第二話
「悪いんですが、何度言われても私は出ませんよ。」
昼間に飲んだ毒もうずいぶんと私の身体になじみ始めた夜。
私はお父様の頼みごとに対してずっとNOと返していた。
「そういわず頼む、シャーリー。王室主催のパーティーなんだ。」
困った顔でずっと懇願してくる父、アグネス・ブラッディ。
かつてブラッディ家の人間は残虐な気性から王室に「ブラッディ」という名を与えられた公爵家だった。
しかしそんなもの時間がたてばなんのその。
お父様は気が弱く頼りない感じが強い男性。
先祖の面影などまるで感じないような人で、
私のように物事をはっきりと言える子にはひどく弱い感じがする人だ。
(こんな子供相手になんて情けない、と思ってしまうけど以前の私はお父様とそう変わらなかったわね。)
あまり目立たず、口数もすくないから口喧嘩は苦手。
ただ相手に高圧的な態度を取られても冷静でいられた点は父と違う事だ。
というより以前の私はどちらかといえば無表情で冷たい雰囲気を放っているとよく噂されていた。

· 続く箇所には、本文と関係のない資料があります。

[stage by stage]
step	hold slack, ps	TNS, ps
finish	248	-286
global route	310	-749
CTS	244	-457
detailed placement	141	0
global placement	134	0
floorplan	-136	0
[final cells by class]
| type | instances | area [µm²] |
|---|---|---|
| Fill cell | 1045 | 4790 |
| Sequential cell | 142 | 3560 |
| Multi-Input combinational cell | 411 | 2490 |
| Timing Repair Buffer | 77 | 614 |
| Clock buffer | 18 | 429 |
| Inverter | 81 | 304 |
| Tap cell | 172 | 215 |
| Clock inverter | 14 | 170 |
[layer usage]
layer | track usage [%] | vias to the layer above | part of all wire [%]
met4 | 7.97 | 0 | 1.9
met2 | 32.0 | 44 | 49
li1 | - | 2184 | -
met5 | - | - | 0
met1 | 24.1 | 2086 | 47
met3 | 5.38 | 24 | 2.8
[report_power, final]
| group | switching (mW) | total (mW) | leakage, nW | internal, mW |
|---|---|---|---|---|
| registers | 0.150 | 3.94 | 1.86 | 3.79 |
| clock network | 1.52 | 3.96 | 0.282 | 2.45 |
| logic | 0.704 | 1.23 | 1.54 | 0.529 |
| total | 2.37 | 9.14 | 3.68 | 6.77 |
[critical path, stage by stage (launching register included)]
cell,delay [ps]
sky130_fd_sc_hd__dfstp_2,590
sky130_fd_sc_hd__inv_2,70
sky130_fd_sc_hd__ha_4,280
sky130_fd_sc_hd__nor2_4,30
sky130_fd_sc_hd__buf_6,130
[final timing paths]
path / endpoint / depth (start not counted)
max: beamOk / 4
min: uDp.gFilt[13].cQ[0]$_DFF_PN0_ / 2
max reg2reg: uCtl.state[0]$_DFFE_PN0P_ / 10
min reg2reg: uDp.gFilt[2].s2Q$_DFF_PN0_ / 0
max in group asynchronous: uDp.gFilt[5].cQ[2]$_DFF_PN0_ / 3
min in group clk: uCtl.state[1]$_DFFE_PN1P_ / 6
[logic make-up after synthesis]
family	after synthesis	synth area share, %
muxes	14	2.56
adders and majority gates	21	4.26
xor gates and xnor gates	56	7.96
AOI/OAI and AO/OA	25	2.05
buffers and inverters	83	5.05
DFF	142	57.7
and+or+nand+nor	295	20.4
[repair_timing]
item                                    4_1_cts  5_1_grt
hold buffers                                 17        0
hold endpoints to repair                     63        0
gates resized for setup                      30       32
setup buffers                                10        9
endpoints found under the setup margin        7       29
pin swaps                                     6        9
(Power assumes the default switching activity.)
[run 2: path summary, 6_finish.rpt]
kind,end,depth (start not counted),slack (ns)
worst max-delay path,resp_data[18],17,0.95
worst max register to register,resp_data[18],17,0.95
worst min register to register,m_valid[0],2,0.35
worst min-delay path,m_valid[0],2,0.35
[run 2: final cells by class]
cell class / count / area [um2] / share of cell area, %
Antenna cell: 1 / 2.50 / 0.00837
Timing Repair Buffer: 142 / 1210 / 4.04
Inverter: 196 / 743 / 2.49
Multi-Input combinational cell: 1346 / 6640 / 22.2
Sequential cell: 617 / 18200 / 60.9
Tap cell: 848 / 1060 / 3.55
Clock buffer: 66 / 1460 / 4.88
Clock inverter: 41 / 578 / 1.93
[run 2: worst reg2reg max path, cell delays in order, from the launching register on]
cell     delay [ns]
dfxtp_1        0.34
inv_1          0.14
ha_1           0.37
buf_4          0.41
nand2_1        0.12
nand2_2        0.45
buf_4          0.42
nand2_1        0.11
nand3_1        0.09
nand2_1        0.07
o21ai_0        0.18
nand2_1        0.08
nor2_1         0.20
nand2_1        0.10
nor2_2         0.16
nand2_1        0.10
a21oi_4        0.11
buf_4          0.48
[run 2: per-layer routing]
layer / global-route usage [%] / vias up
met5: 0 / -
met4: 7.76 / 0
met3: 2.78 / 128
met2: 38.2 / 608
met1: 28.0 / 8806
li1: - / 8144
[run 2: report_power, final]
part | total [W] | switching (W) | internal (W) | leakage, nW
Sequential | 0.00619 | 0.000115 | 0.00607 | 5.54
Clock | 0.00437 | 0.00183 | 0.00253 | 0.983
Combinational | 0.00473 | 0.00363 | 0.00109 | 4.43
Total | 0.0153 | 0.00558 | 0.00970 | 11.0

今のようにさばさばとした性格になったのは毒を盛られて死んだことに対して初めて自分の感情の限界を超える怒りを覚えてからの事だ。
するとあら不思議。
感情の表現の仕方が今までてんでわからなかった私が感情表現が得意になっていた。
もしかするとそれは今まで話し相手がいなかったせいで私の友達がいつも本だったというのものあったのかもしれない。
死に戻りをしてからというもの、私はよくメイと会話をするようになった。
そしてもちろん以前は話すことのできなかったリトもいる。
リトとメイが見せてくれる数々の感情表現、それがもしかすると今は子供の私にとって
いい見本にでもなってくれているのかもしれないとも思う。
まぁそんな私と頼りないお父様の事はさておいて、今はこのお父様の頼み事をどうあきらめてもらうかだ。
もちろん行きたくないのはただの我儘じゃない。
私は死に戻りのおかげで知っているのだ。
その皇室主催のパーティーで私が王太子殿下との婚約を発表されてしまうことを。
「私のことは適当に病で臥せっているとでも言ってください。絶対行きません。もしどうしても来いというのなら私は毒をもって昏睡状態にでもなることにします。」
冷ややかな瞳をお父様に向け、冷たい声で言い放つ。
子供とは思えないこの眼光と声の冷たさは子供らしさがないというのも相まって恐ろしく見えるのだろう。
お父様の表情がひどく青ざめていく。
お父様は私であれば本当にすると思ったのか以降は肩をひそめて何も言わなくなった。
「それではお父様、私はこれで。」
お父様にしっかりと貴族のあいさつをすると私はお父様の書斎を出た。
そして、大きなため息をついた。
『大丈夫か?リー。』
大きなため息を吐いたことでずっと私が気にならないよう姿を消してくれていたリトが姿を現し、
訪ねてきた。
そんなリトを見て私は笑みを浮かべながら軽くリトに触れた。
「大丈夫よ、リト。もしかしたら王太子と婚約させられるかもしれないパーティーだからどうしても行きたくなかったってだけなの。お父様もわかってくれたし、もう何も心配することはないわ。」
正直な話、以前の私はともかく、今の私は公爵家の令嬢とはいえ【毒姫】なんて言われている女だ。
婚約者候補から外れてくれることを願うしかない。
『確か王太子との婚約発表をされるかもって前に言ってたよな。嫌なのか?俺たちでいう時期妖精王みたいなもんだろ?そんな人と婚約なんてすごい事だろう?』
私の考えがわからない。
そう言いたげに不思議そうな物言いで私に問いかけてくるリト。
そんなリトを見て私はまたため息を吐いてしまった。
「リト、貴方以前の私をずっと近くで見ていたのよね?ならわかるでしょう。婚約者とはいえ私は一度も顔を合わせたことはなかったし、多分私が毒を盛られたのだってそんな顔も知らない婚約者のせいなのよ?嫌がるの、わかるでしょう?」
会ったこともない人だから王太子の人柄がどうのとかはどうでもいいし、否定をする気はない。
ただ、不思議に思うのは何故婚約者の私ですら長い間会えなかったのか。
そして何故適齢期にもなっていた以前の私に結婚式の日取りの話が出なかったのか。
いろいろ気になることはある。
でもそれは今の私ではしることのできない話だ。
むしろ知らなくていい。
知らないでいたらきっと私は今度こそ平和に生きれるだろう。
以前はお父様に言われたことは素直に従っていたけど今は違う。
きっと結婚話だって自分で見つけてこれるだろう。
そう思いながら毒花を育てている温室へと向かった。